**** Input records

### src/rtl/fetch_pkg.sv
// Shared definitions for the fetch stage.
//   NOP_INSTR     : word injected into IF/ID on a bubble or squash
//   PC_INC        : sequential PC increment
//   next_pc_sel_t : source select for the next-PC mux
package fetch_pkg;

  localparam logic [31:0] NOP_INSTR = 32'h0000_0000;
  localparam logic [31:0] PC_INC    = 32'd4;

  typedef enum logic [2:0] {
    PC_HOLD,
    PC_SEQ,
    PC_BRANCH,
    PC_JUMP,
    PC_CALL_RS1,
    PC_RET
  } next_pc_sel_t;

endpackage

********

Task
Bring together all lines in the records where the word "localparam" is found.

Task response
  localparam logic [31:0] NOP_INSTR = 32'h0000_0000;
  localparam logic [31:0] PC_INC    = 32'd4;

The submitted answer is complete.